» **MATERIAL FOR THIS EXERCISE**
## src/rtl/imm_pkg.sv

```systemverilog
// Shared types and constants for the pipelined immediate generator.
// Contents: format codes, RV32I/RV64I major opcodes, and the buffered entry payload.
package imm_pkg;

    localparam int unsigned INSTR_W   = 32;
    localparam int unsigned IMM_MAX_W = 64;
    localparam int unsigned TAG_MAX_W = 64;

    typedef enum logic [2:0] {
        FMT_NONE = 3'd0,
        FMT_I    = 3'd1,
        FMT_S    = 3'd2,
        FMT_B    = 3'd3,
        FMT_U    = 3'd4,
        FMT_J    = 3'd5,
        FMT_Z    = 3'd6
    } fmt_e;

    localparam logic [6:0] OP_IMM    = 7'b0010011;
    localparam logic [6:0] OP_LOAD   = 7'b0000011;
    localparam logic [6:0] OP_JALR   = 7'b1100111;
    localparam logic [6:0] OP_FENCE  = 7'b0001111;
    localparam logic [6:0] OP_IMM32  = 7'b0011011;
    localparam logic [6:0] OP_STORE  = 7'b0100011;
    localparam logic [6:0] OP_BRANCH = 7'b1100011;
    localparam logic [6:0] OP_LUI    = 7'b0110111;
    localparam logic [6:0] OP_AUIPC  = 7'b0010111;
    localparam logic [6:0] OP_JAL    = 7'b1101111;
    localparam logic [6:0] OP_SYSTEM = 7'b1110011;

    // Sized for the widest legal XLEN/TAG_W; narrower instances zero-fill the top.
    typedef struct packed {
        logic [IMM_MAX_W-1:0] imm;
        fmt_e                 fmt;
        logic                 illegal;
        logic [TAG_MAX_W-1:0] tag;
    } imm_entry_t;

endpackage

```

## src/rtl/imm_decode.sv

```systemverilog
// Combinational immediate decoder: instruction word -> {imm, fmt, illegal}.
// Ports: instr (32b raw word), imm (XLEN, sign/zero extended), fmt (fmt_e),
//        illegal (low two bits not 2'b11).
module imm_decode
    import imm_pkg::*;
#(
    parameter int unsigned XLEN = 32
) (
    input  logic [INSTR_W-1:0] instr,
    output logic [XLEN-1:0]    imm,
    output fmt_e               fmt,
    output logic               illegal
);

    if (XLEN != 32 && XLEN != 64) begin : g_bad_xlen
        $error("imm_decode: XLEN must be 32 or 64");
    end

    // Raw immediates as signed fields so a width cast performs the sign extension.
    logic signed [11:0] imm_i;
    logic signed [11:0] imm_s;
    logic signed [12:0] imm_b;
    logic signed [31:0] imm_u;
    logic signed [20:0] imm_j;

    assign imm_i = instr[31:20];
    assign imm_s = {instr[31:25], instr[11:7]};
    assign imm_b = {instr[31], instr[7], instr[30:25], instr[11:8], 1'b0};
    assign imm_u = {instr[31:12], 12'b0};
    assign imm_j = {instr[31], instr[19:12], instr[20], instr[30:21], 1'b0};

    assign illegal = (instr[1:0] != 2'b11);

    // Format select by major opcode.
    always_comb begin
        imm = '0;
        fmt = FMT_NONE;
        case (instr[6:0])
            OP_IMM, OP_LOAD, OP_JALR, OP_FENCE: begin
                imm = XLEN'(imm_i);
                fmt = FMT_I;
            end
            OP_IMM32: begin
                if (XLEN == 64) begin
                    imm = XLEN'(imm_i);
                    fmt = FMT_I;
                end
            end
            OP_STORE: begin
                imm = XLEN'(imm_s);
                fmt = FMT_S;
            end
            OP_BRANCH: begin
                imm = XLEN'(imm_b);
                fmt = FMT_B;
            end
            OP_LUI, OP_AUIPC: begin
                imm = XLEN'(imm_u);
                fmt = FMT_U;
            end
            OP_JAL: begin
                imm = XLEN'(imm_j);
                fmt = FMT_J;
            end
            OP_SYSTEM: begin
                // Only the CSR*I variants carry a (zero-extended) immediate.
                if (instr[14]) begin
                    imm = XLEN'(instr[19:15]);
                    fmt = FMT_Z;
                end
            end
            default: ;
        endcase
    end

endmodule

```

## src/rtl/imm_gen_pipe.sv

```systemverilog
// Pipelined immediate generator with a 2-entry skid buffer and synchronous flush.
// Ports: clk, rst (sync, active-high), flush (sync drop of all entries),
//        in_valid/in_ready/in_instr/in_tag (upstream), out_valid/out_ready/
//        out_imm/out_fmt/out_illegal/out_tag (downstream, registered).
module imm_gen_pipe
    import imm_pkg::*;
#(
    parameter int unsigned XLEN  = 32,
    parameter int unsigned TAG_W = 32
) (
    input  logic               clk,
    input  logic               rst,
    input  logic               flush,
    input  logic               in_valid,
    output logic               in_ready,
    input  logic [INSTR_W-1:0] in_instr,
    input  logic [TAG_W-1:0]   in_tag,
    output logic               out_valid,
    input  logic               out_ready,
    output logic [XLEN-1:0]    out_imm,
    output logic [2:0]         out_fmt,
    output logic               out_illegal,
    output logic [TAG_W-1:0]   out_tag
);

    if (XLEN != 32 && XLEN != 64) begin : g_bad_xlen
        $error("imm_gen_pipe: XLEN must be 32 or 64");
    end
    if (TAG_W == 0 || TAG_W > TAG_MAX_W) begin : g_bad_tag
        $error("imm_gen_pipe: TAG_W must be 1..64");
    end

    logic [XLEN-1:0] dec_imm;
    fmt_e            dec_fmt;
    logic            dec_illegal;

    imm_decode #(.XLEN(XLEN)) u_decode (
        .instr   (in_instr),
        .imm     (dec_imm),
        .fmt     (dec_fmt),
        .illegal (dec_illegal)
    );

    imm_entry_t new_entry;
    imm_entry_t main_q, main_d;
    imm_entry_t skid_q, skid_d;
    logic       main_valid, main_valid_d;
    logic       skid_valid, skid_valid_d;
    logic       accept;
    logic       emit;

    // Pack the decoded instruction into a buffer entry.
    always_comb begin
        new_entry         = '0;
        new_entry.imm     = IMM_MAX_W'(dec_imm);
        new_entry.fmt     = dec_fmt;
        new_entry.illegal = dec_illegal;
        new_entry.tag     = TAG_MAX_W'(in_tag);
    end

    assign in_ready = !rst && !skid_valid;
    assign accept   = in_valid && in_ready;
    assign emit     = main_valid && out_ready;

    // Skid-buffer next state; main is the head, skid only fills while main stalls.
    always_comb begin
        main_d       = main_q;
        skid_d       = skid_q;
        main_valid_d = main_valid;
        skid_valid_d = skid_valid;
        if (flush) begin
            main_valid_d = 1'b0;
            skid_valid_d = 1'b0;
        end else if (emit) begin
            if (skid_valid) begin
                // in_ready is low whenever skid is full, so no accept can collide here.
                main_d       = skid_q;
                skid_valid_d = 1'b0;
            end else if (accept) begin
                main_d = new_entry;
            end else begin
                main_valid_d = 1'b0;
            end
        end else if (!main_valid) begin
            if (accept) begin
                main_d       = new_entry;
                main_valid_d = 1'b1;
            end
        end else if (accept) begin
            skid_d       = new_entry;
            skid_valid_d = 1'b1;
        end
    end

    // State registers; reset clears data too so out_* read zero after reset.
    always_ff @(posedge clk) begin
        if (rst) begin
            main_q     <= '0;
            skid_q     <= '0;
            main_valid <= 1'b0;
            skid_valid <= 1'b0;
        end else begin
            main_q     <= main_d;
            skid_q     <= skid_d;
            main_valid <= main_valid_d;
            skid_valid <= skid_valid_d;
        end
    end

    assign out_valid   = main_valid;
    assign out_imm     = main_q.imm[XLEN-1:0];
    assign out_fmt     = main_q.fmt;
    assign out_illegal = main_q.illegal;
    assign out_tag     = main_q.tag[TAG_W-1:0];

    // Bits above XLEN/TAG_W are always zero and intentionally not presented.
    logic unused_hi;
    assign unused_hi = ^{main_q.imm, main_q.tag};

endmodule

```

» **WHAT IS REQUIRED**
Every line above that includes the word "must" should be listed.

» **SOLUTION BELOW**
        $error("imm_decode: XLEN must be 32 or 64");
        $error("imm_gen_pipe: XLEN must be 32 or 64");
        $error("imm_gen_pipe: TAG_W must be 1..64");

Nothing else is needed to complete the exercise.